2.2 A magnetic circuit with a cross-sectional area of 15 ${\text{cm}}^{2}$ is to be operated at 60 Hz from a 120-V rms supply. Calculate the number of turns required to achieve a peak magnetic flux density of 1.8 T in the core.
2.3 A transformer is to be used to transform the impedance of a 8 $\Omega $ resistor to an impedance of 75 $\Omega $ . Calculate the required turns ratio, assuming the transformer to be ideal.
2.4 A 100 $\Omega $ resistor is connected to the secondary of an idea transformer with a turns ratio of 1:4 (primary to secondary). A 10-V rms, 1-kHz voltage source is connected to the primary.

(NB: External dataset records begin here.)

[src/rtl/y86_pkg.sv]
// Y86-64 shared definitions: instruction codes, encoder state type and instruction length lookup.
`default_nettype none
package y86_pkg;

  localparam logic [3:0] I_HALT   = 4'h0;
  localparam logic [3:0] I_NOP    = 4'h1;
  localparam logic [3:0] I_RRMOVQ = 4'h2;
  localparam logic [3:0] I_IRMOVQ = 4'h3;
  localparam logic [3:0] I_RMMOVQ = 4'h4;
  localparam logic [3:0] I_MRMOVQ = 4'h5;
  localparam logic [3:0] I_OPQ    = 4'h6;
  localparam logic [3:0] I_JXX    = 4'h7;
  localparam logic [3:0] I_CALL   = 4'h8;
  localparam logic [3:0] I_RET    = 4'h9;
  localparam logic [3:0] I_PUSHQ  = 4'hA;
  localparam logic [3:0] I_POPQ   = 4'hB;

  typedef enum logic [0:0] {
    ST_IDLE = 1'b0,
    ST_EMIT = 1'b1
  } enc_state_t;

  // Encoded length in bytes; 0 marks an undefined icode.
  function automatic logic [3:0] icode_len(input logic [3:0] icode);
    logic [3:0] len;
    len = 4'd0;
    case (icode)
      I_HALT, I_NOP, I_RET:                 len = 4'd1;
      I_RRMOVQ, I_OPQ, I_PUSHQ, I_POPQ:     len = 4'd2;
      I_JXX, I_CALL:                        len = 4'd9;
      I_IRMOVQ, I_RMMOVQ, I_MRMOVQ:         len = 4'd10;
      default:                              len = 4'd0;
    endcase
    return len;
  endfunction

endpackage
`default_nettype wire

[src/rtl/instr_len.sv]
// Combinational icode -> instruction length decoder.
`default_nettype none
module instr_len
  import y86_pkg::*;
(
  input  logic [3:0] icode,
  output logic [3:0] len,
  output logic       valid
);

  assign len   = icode_len(icode);
  assign valid = (len != 4'd0);

endmodule
`default_nettype wire

[src/rtl/instr_encoder.sv]
// Y86-64 instruction encoder: turns one descriptor into a byte-write stream
// toward instruction memory and tracks the next-PC write pointer.
`default_nettype none
module instr_encoder
  import y86_pkg::*;
#(
  parameter logic [63:0] IMEM_TOP = 64'd2047
) (
  input  logic        clk,
  input  logic        rst,
  input  logic        in_valid,
  output logic        in_ready,
  input  logic [3:0]  icode,
  input  logic [3:0]  ifun,
  input  logic [3:0]  rA,
  input  logic [3:0]  rB,
  input  logic [63:0] valC,
  input  logic        base_load,
  input  logic [63:0] base_addr,
  output logic        out_valid,
  input  logic        out_ready,
  output logic [63:0] out_addr,
  output logic [7:0]  out_data,
  output logic        out_last,
  output logic [63:0] wr_ptr,
  output logic        busy,
  output logic        inst_err,
  output logic        addr_err
);

  enc_state_t  state;
  logic [3:0]  len_q;
  logic [3:0]  idx;
  logic [3:0]  ra_q;
  logic [3:0]  rb_q;
  logic [63:0] valc_q;

  logic [3:0]  len;
  logic        len_ok;
  logic [64:0] end_addr;
  logic        range_err;
  logic [3:0]  idx_nxt;
  logic [2:0]  vidx;
  logic [7:0]  nxt_byte;

  instr_len u_len (
    .icode (icode),
    .len   (len),
    .valid (len_ok)
  );

  // 65-bit sum so a pointer near the top of the address space cannot wrap past the check.
  assign end_addr  = {1'b0, wr_ptr} + {61'd0, len} - 65'd1;
  assign range_err = (end_addr > {1'b0, IMEM_TOP});

  assign in_ready = ~rst & (state == ST_IDLE) & ~base_load;
  assign busy     = (state == ST_EMIT);
  assign idx_nxt  = idx + 4'd1;

  // valC starts at byte 2 for 10-byte forms and at byte 1 for 9-byte forms, MSB first.
  always_comb begin
    vidx     = (len_q == 4'd10) ? 3'(idx_nxt - 4'd2) : 3'(idx_nxt - 4'd1);
    nxt_byte = valc_q[{3'd7 - vidx, 3'b000} +: 8];
    if (idx_nxt == 4'd1 && (len_q == 4'd2 || len_q == 4'd10))
      nxt_byte = {ra_q, rb_q};
  end

  always_ff @(posedge clk or posedge rst) begin
    if (rst) begin
      state     <= ST_IDLE;
      wr_ptr    <= '0;
      out_valid <= 1'b0;
      out_last  <= 1'b0;
      out_addr  <= '0;
      out_data  <= '0;
      inst_err  <= 1'b0;
      addr_err  <= 1'b0;
      len_q     <= '0;
      idx       <= '0;
      ra_q      <= '0;
      rb_q      <= '0;
      valc_q    <= '0;
    end else begin
      inst_err <= 1'b0;
      addr_err <= 1'b0;
      case (state)
        ST_IDLE: begin
          if (base_load) begin
            wr_ptr <= base_addr;
          end else if (in_valid) begin
            if (!len_ok) begin
              inst_err <= 1'b1;
            end else if (range_err) begin
              addr_err <= 1'b1;
            end else begin
              state     <= ST_EMIT;
              len_q     <= len;
              idx       <= 4'd0;
              ra_q      <= rA;
              rb_q      <= rB;
              valc_q    <= valC;
              out_valid <= 1'b1;
              out_addr  <= wr_ptr;
              out_data  <= {icode, ifun};
              out_last  <= (len == 4'd1);
            end
          end
        end
        ST_EMIT: begin
          if (out_valid && out_ready) begin
            if (out_last) begin
              state     <= ST_IDLE;
              out_valid <= 1'b0;
              out_last  <= 1'b0;
              wr_ptr    <= wr_ptr + {60'd0, len_q};
            end else begin
              idx      <= idx_nxt;
              out_addr <= out_addr + 64'd1;
              out_data <= nxt_byte;
              out_last <= (idx_nxt == len_q - 4'd1);
            end
          end
        end
        default: state <= ST_IDLE;
      endcase
    end
  end

endmodule
`default_nettype wire

[config.mk]
export PLATFORM = sky130hd
export DESIGN_NAME = instr_encoder
export DESIGN_NICKNAME = d
export VERILOG_FILES = /design/src/rtl/y86_pkg.sv /design/src/rtl/instr_len.sv /design/src/rtl/instr_encoder.sv
export SDC_FILE = /design/constraint.sdc
export NUM_CORES = 1
export LEC_CHECK = 0
export CORE_UTILIZATION = 25
export CTS_CLUSTER_DIAMETER = 30
export DETAILED_ROUTE_END_ITERATION = 6
export GPL_ROUTABILITY_DRIVEN = 0
export GPL_TIMING_DRIVEN = 0
export PLACE_DENSITY_LB_ADDON = 0.05
export REMOVE_ABC_BUFFERS = 1
export SKIP_CTS_REPAIR_TIMING = 1
export SLEW_MARGIN = 20
export SYNTH_ARGS = -nofsm -noshare
export SYNTH_HDL_FRONTEND = slang
export SYNTH_SLANG_ARGS = --single-unit
[constraint.sdc]
create_clock -name clk -period 14.4 [get_ports clk]
set_input_delay 2.16 -clock clk [delete_from_list [all_inputs] [get_ports clk]]
set_output_delay 2.16 -clock clk [all_outputs]
set_load 0.05 [all_outputs]
==> results of run 1 <==
cell type report:
cell class              count  share of cell area (%)
clock inverters            27                    1.78
well taps                 940                    4.74
flip-flops and latches    220                    22.2
clock buffers             132                    10.3
repair buffers            320                    13.6
multi-input cells        1685                    45.6
inverters                 110                    1.70
flip-flops by register name (all words and copies together), names as in the netlist:
signal	cells
len_q	3
wr_ptr	64
out_valid	1
busy	1
ra_q	4
addr_err	1
inst_err	1
out_data	8
valc_q	64
rb_q	4
out_addr	64
out_last	1
idx	4
cells in the final DEF (no fill, tap or decap), types with 15 or more instances in the layout:
cell               n
inv_1            108
o21a_1            24
nor4_1            15
mux2_2            88
clkbuf_16         88
a22oi_1           21
mux4_2            16
o22ai_1           65
dfrtp_1          219
and4_1            16
nor2_1           113
and3_1            23
a21oi_1          274
nand2_1          235
nand3_1           96
a21o_1            19
nor3_1            30
ha_1             130
o21ai_0          159
clkbuf_8          20
nand4_1           64
clkbuf_1          24
clkdlybuf4s50_1  290
mux2i_1           33
power by group through the flow:
stage	clock network, mW	logic (mW)	registers, mW
after detailed placement	0	0.645	0.694
after CTS	1.91	0.649	0.686
after global routing	1.95	0.711	0.689
final	1.87	0.652	0.684
after global placement	0	0.644	0.694
after floorplan	0	0.361	0.731
worst max-delay path by stage:
stage,from,endpoint,depth (start not counted)
2_1_floorplan,icode[0],idx[2],20
3_3_place_gp,busy,wr_ptr[30],6
3_5_place_dp,icode[1],out_addr[54],26
4_1_cts,icode[1],out_addr[54],26
5_1_grt,icode[1],out_addr[54],26
6_report,icode[1],out_addr[54],25
synthesized netlist by cell type (8+ instances only):
library cell  count  area, sq um
clkbuf_1         76          285
ha_1            130         1630
or2_2             9         56.3
buf_2            27          135
buf_4            15          113
a21o_1           19          143
or3_1            14         87.6
nand2_1         237          890
nor4_1           18          113
xor2_1           14          123
o31ai_1          10         75.1
nor2_1          113          424
a21oi_1         274         1370
and3_1           23          144
o21ai_0         159          796
and4_1           16          140
nand2b_1          8         50.1
buf_1            10         37.5
nor3_1           30          150
o21a_1           24          180
mux2i_1          33          330
mux2_2           88          991
o22ai_1          65          407
and2_1           11         68.8
xnor2_1          16          140
o21ai_1          10         50.1
dfrtp_1         220         5510
nor2b_1           9         56.3
nand4_1          64          400
mux4_2           16          360
a211oi_1          9         67.6
a31oi_1          11         68.8
inv_1           109          409
o211ai_1         11         82.6
nand3_1          96          480
a22oi_1          21          158
through the flow:
stage	setup TNS, ns	std cells	utilization, %
2_1_floorplan	0	2015	-
3_3_place_gp	-133.05	3245	30.3
3_5_place_dp	0	3275	31.1
4_1_cts	0	3434	35.4
5_1_grt	0	3434	35.4
6_report	0	3434	35.4
worst max-delay path, stage by stage:
cell and delay [ns]:
clkdlybuf4s50_1 0.57, nand2_1 0.10, nor2_1 0.29, a21oi_1 0.19, ha_1 0.21, inv_1 0.05, ha_1 0.22, inv_1 0.07
fa_1 0.40, o21bai_1 0.25, a21oi_1 0.18, a211oi_2 0.59, o2111ai_1 0.33, nand3_1 0.20, o211ai_1 0.13, nor4_1 0.44
nand4_1 0.51, o31ai_4 0.69, buf_8 0.23, buf_6 0.19, buf_6 0.21, buf_6 0.21, buf_6 0.21, a21boi_1 0.18
o22a_1 0.15
cell families after synthesis:
group	share of synthesized area [%]
AO/OA/AOI/OAI	24.7
XOR/XNOR	1.48
adder cells (fa/ha/maj)	9.40
buffers and inverters	5.55
flip-flops	31.0
multiplexers	9.61
AND/OR/NAND/NOR	18.3
per-layer routing:
layer / global-route usage [%] / vias to the layer above / routed length (um)
met4: 7.34 / 16 / 2350
met3: 5.40 / 149 / 4730
li1: - / 8543 / -
met5: 0 / - / 107
met2: 31.2 / 535 / 32400
met1: 25.3 / 8513 / 31400
==> reports/results.ini, run 1 <==
[drt]
drcViolationCount = 0
antenna_left = 0
dr.pass1.iters = 5
drt-initial-drc-count = 1173
wl_mm = 71.1
wl_per_cell_um = 20.7
viasPerCell = 5.17
num_vias = 17800

[floorplanning]
design.die.area_sq_um = 72000
core_sq_um = 70100
initial_core_util_pct = 25.3
ios = 291
fp-row-count = 97
fp.dieW_um = 268
die_h_um = 268

[clocking]
clk_pin_slew_ns = 0.04
htree_levels = 3
cts_buffers = 87
cts_root_buf = clkbuf_16
cts_tree = done
clock-sinks = 220
cts_buffer_depth = 3
clock_latency_ns = 0.64

[timing]
tightest_slew_ns = 1.06
fin_crit_sh_pct = 59.1
skew_ns = 0.0491
relSlewSlack_pct = 28.8
maxSlewViolCount = 0
hold_ws_ns = 0.478
clock.fmax_mhz = 118
setup_viol = 0
rsz0062_at_grt = false
hold_violations = 0
setup_ws_ns = 5.90
layout_min_cycle_time_ns = 8.50

[power]
power.leakage_nw = 10.4
p_int_mw = 2.21
powerDensity_nw_per_um2 = 129
seqPwrFrac_pct = 21.3
swShare_pct = 30.9
clkPwrFrac_pct = 58.4
vdd_drop_max_v = 0.0000923
power_mw = 3.21
pwr-share-comb_pct = 20.3
switching_power_mw = 0.993

[flow_run]
maxCapViolations = 0

[synth]
synthCells = 2143
synth_cell_type_count = 91
yosysWarnings = 0
synth.avg_cell_area_sq_um = 8.28
netlist_area_sq_um = 17700
synth_edf_count = 0
async_reset_ff_share_pct = 100
ys_ff_latch = 220
synth-seq-area-share_pct = 31.0
synthFlopType = dfrtp_1

[critical_path]
worstPathMaxFanout = 19
crit_arrival_ns = 9.04
cp-start-kind = primary input
required_ns = 14.94
rr_endpoint = out_addr[54]
reg2reg_depth = 19
reg2reg_from = wr_ptr[21]
reg2reg_slack_ns = 8.05
critPathKind = in -> reg
end_kind = flip-flop

[outcome]
status = completed

[grt]
grt.total_usage_pct = 19.6
grt_max_degree = 88
grt.overflow.total = 0
antenna_found_initial = 8
grt_pass1_vias = 17800
grt_pass1_wl_mm = 108

[hold_path]
min_to = valc_q[0]
min_path_cells = 1
holdCritPathClass = reg -> reg
hp-start = valc_q[0]

[finish]
drive_gt1_share_pct = 12.5
ff_latch_area_sq_um = 5510
diodes = 0
multi_input_area_sq_um = 11300
fill_cells = 7334
syn2layout_area_growth_pct = 40.0
final_net_count = 2705
final_area_sq_um = 24800

[placement]
dp_hpwl_mm = 54.2
port_buffers = 290
dpl_cell_area_sq_um = 21800
pre_cts_ws_ns = 5.40

Note: power is estimated with default switching activity, not from simulation.
==> inputs of run 2 (changes only) <==
==> constraint.sdc (replaced) <==
create_clock -name clk -period 8.6 [get_ports clk]
set_input_delay 1.29 -clock clk [delete_from_list [all_inputs] [get_ports clk]]
set_output_delay 1.29 -clock clk [all_outputs]
set_load 0.05 [all_outputs]
==> results of run 2 <==
The final DEF is identical to that of run 1. Status: completed.
Among the figures that moved: setup slack after placement 5.40 ns -> 0.472 ns; setup slack after layout 5.90 ns -> 0.966 ns; register-to-register setup slack 8.05 ns -> 2.25 ns; total power 3.21 mW -> 5.37 mW; worst IR drop on VDD 0.0000923 V -> 0.000155 V
==> inputs of run 3 (changes only) <==
==> constraint.sdc (replaced) <==
create_clock -name clk -period 7.21 [get_ports clk]
set_input_delay 1.0815 -clock clk [delete_from_list [all_inputs] [get_ports clk]]
set_output_delay 1.0815 -clock clk [all_outputs]
set_load 0.05 [all_outputs]
==> run 3 against run 2 <==
  * Combinational power up 19%
  * Clock skew down 0.0011 ns
  * Register-to-register slack worse by 1.1 ns
  * Die area is the same
  * Critical path type unchanged
  * Highest routed layer unchanged
  * Global-route usage unchanged
  * Cell count hardly changed
  * Cell area about the same
  * Critical path depth did not move
==> reports/results.ini, run 3 (synthesized netlist as in run 1, its figures left out) <==
[outcome]
status = completed  ; unchanged

[clocking]
cts_buffer_depth = 3  ; unchanged
clock_latency_ns = 0.63  ; was 0.64 ns
clk_pin_slew_ns = 0.04  ; about the same
clock-sinks = 220  ; unchanged
cts_buffers = 87  ; unchanged
cts_tree = done  ; unchanged
cts_root_buf = clkbuf_16  ; unchanged
htree_levels = 3  ; unchanged

[timing]
fin_crit_sh_pct = 96.9
rsz0062_at_grt = false  ; unchanged
hold_violations = 0  ; unchanged
maxSlewViolCount = 0  ; unchanged
clock.fmax_mhz = 143
layout_min_cycle_time_ns = 6.99
fin_tns_setup_ns = 0  ; unchanged
skew_ns = 0.0480  ; was 0.0491 ns
relSlewSlack_pct = 21.2  ; was 28.8%
setup_viol = 0  ; unchanged
tightest_slew_ns = 1.17  ; was 1.06 ns

[finish]
syn2layout_area_growth_pct = 40.1  ; was 40.0%
mostFrequentLayoutCells = 290 x clkdlybuf4s50_1, 274 x a21oi_1, 235 x nand2_1, 219 x dfrtp_1, 159 x o21ai_0  ; unchanged
drive_gt1_share_pct = 12.6  ; was 12.5%
final_common_cell = clkdlybuf4s50_1  ; unchanged
final_net_count = 2707  ; was 2,705
top_regs = out_addr (64), valc_q (64), wr_ptr (64)  ; unchanged
diodes = 0  ; unchanged
fill_cells = 7334  ; unchanged
final_area_sq_um = 24800  ; about the same
fin_util_pct = 35.4  ; about the same

[power]
vdd_drop_max_v = 0.000185  ; was 0.000155 V
power.leakage_nw = 10.4  ; about the same
power_mw = 6.41  ; was 5.37 mW
powerDensity_nw_per_um2 = 258  ; was 216 nW/um^2

[grt]
grt.overflow.total = 0  ; unchanged
antenna_found_initial = 8  ; unchanged
grt_pass1_wl_mm = 108  ; unchanged
grt.total_usage_pct = 19.6  ; unchanged
grt_pass1_vias = 17800  ; unchanged
grt_max_degree = 88  ; unchanged

[critical_path]
crit_slowest_cell = a211oi_2  ; was o31ai_4
worstPathMaxFanout = 19  ; unchanged
reg2reg_from = wr_ptr[21]  ; unchanged
reg2reg_slack_ns = 1.16  ; was 2.25 ns
required_ns = 7.75  ; was 9.14 ns
cp_num_cells = 25  ; unchanged
crit_arrival_ns = 7.53  ; was 8.17 ns
reg2reg_depth = 19  ; unchanged
crit_buf_inv = 8  ; unchanged
cp-start-kind = primary input  ; unchanged
rr_endpoint = out_addr[54]  ; unchanged
critPathMaxStageDelay_ns = 0.59  ; was 0.69 ns
critPathKind = in -> reg  ; unchanged
critical_path.top_delay_family = compound AO/OA/AOI/OAI gates  ; unchanged
crit_path_frequent_cell = buf_6  ; unchanged
end_kind = flip-flop  ; unchanged

[drt]
drcViolationCount = 0  ; unchanged
wl_mm = 71.0  ; was 71.1 mm
wl_per_cell_um = 20.7  ; about the same
num_vias = 17800  ; about the same
dr.pass1.iters = 6  ; was 5
antenna_left = 0  ; unchanged
viasPerCell = 5.17  ; about the same
drt-initial-drc-count = 1058  ; was 1,173

[placement]
dpl_cell_area_sq_um = 21800  ; unchanged
port_buffers = 290  ; unchanged
dp_hpwl_mm = 54.2  ; unchanged

[hold_path]
hp-start = valc_q[0]  ; unchanged
min_path_cells = 1  ; unchanged
min_to = valc_q[0]  ; unchanged
holdCritPathClass = reg -> reg  ; unchanged

[floorplanning]
initial_core_util_pct = 25.3  ; unchanged
design.die.area_sq_um = 72000  ; unchanged
ios = 291  ; unchanged
fp-row-count = 97  ; unchanged
core_sq_um = 70100  ; unchanged
die_h_um = 268  ; unchanged
fp.dieW_um = 268  ; unchanged

[flow_run]
maxCapViolations = 0  ; unchanged

[run 3: layer usage]
| metal | GRT usage, % | vias up | part of all wire, % |
|---|---|---|---|
| li1 | - | 8549 | - |
| met1 | 25.3 | 8547 | 44 |
| met2 | 31.2 | 518 | 46 |
| met3 | 5.40 | 147 | 6.7 |
| met4 | 7.34 | 16 | 3.3 |
| met5 | 0 | - | 0.15 |
[run 3: area by class of cell]
type,instances,area [sq um],area share (%)
clock inverters,27,443,1.78
flip-flops and latches,220,5510,22.2
clock buffers,132,2570,10.3
inverters,110,422,1.70
well taps,940,1180,4.73
multi-input cells,1685,11300,45.6
repair buffers,322,3400,13.7
[run 3: worst max path at each step]
stage,from,endpoint,slack (ns)
2_1_floorplan,busy,wr_ptr[30],-3.05
3_3_place_gp,busy,wr_ptr[30],-9.87
3_5_place_dp,icode[1],out_addr[54],-0.71
4_1_cts,icode[1],out_addr[54],-0.13
5_1_grt,icode[1],out_addr[54],0.03
6_report,icode[1],out_addr[54],0.22
[run 3: through the flow]
stage	hold WS, ns	worst slack [ns]	std cells
detailed placement	0.475	-0.709	3275
floorplan	0.453	-3.05	2015
finish	0.478	0.221	3436
global route	0.507	0.0276	3436
global placement	0.477	-9.87	3245
CTS	0.484	-0.129	3434
[run 3: report_power, final]
part           internal [mW]  leakage, nW  switching (mW)
clock network           2.68         1.47            1.06
registers               1.27         2.87          0.0932
logic                  0.469         6.09           0.833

Calculate the primary current and the voltage across the 100 $\Omega $ resistor.
2.5 A source which can be represented by a voltage source of 8 V rms in series with an internal resistance of 2 $k\Omega $ is connected to a 50 $\Omega $ load resistance through an ideal transformer. Calculate the value of turns ratio for which maximum power is supplied to the load and the corresponding load power? Using MATLAB, plot the the power in milliwatts supplied to the load as a function of the transformer ratio, covering ratios from 1.0 to 10.0.
2.6 Repeat Problem 2.5 with the source resistance replaced by a 2- $k\Omega $ reactance.
2.7 A single-phase 60-Hz transformer has a nameplate voltage rating of 7.97 kV:266 V, which is based on its winding turns ratio. The manufacturer calculates that the primary (7.97-kV) leakage inductance is 165 mH and the primary magnetizing inductance is 135 H. For an applied primary voltage of 7970 V at 60 Hz, calculate the resultant open-circuit secondary voltage.
2.8 The manufacturer calculates that the transformer of Problem 2.7 has a secondary leakage inductance of 0.225 mH.
a. Calculate the magnetizing inductance as referred to the secondary side.
b. A voltage of 266 V, 60 Hz is applied to the secondary. Calculate (i) the resultant open-circuit primary voltage and (ii) the secondary current which would result if the primary were short-circuited.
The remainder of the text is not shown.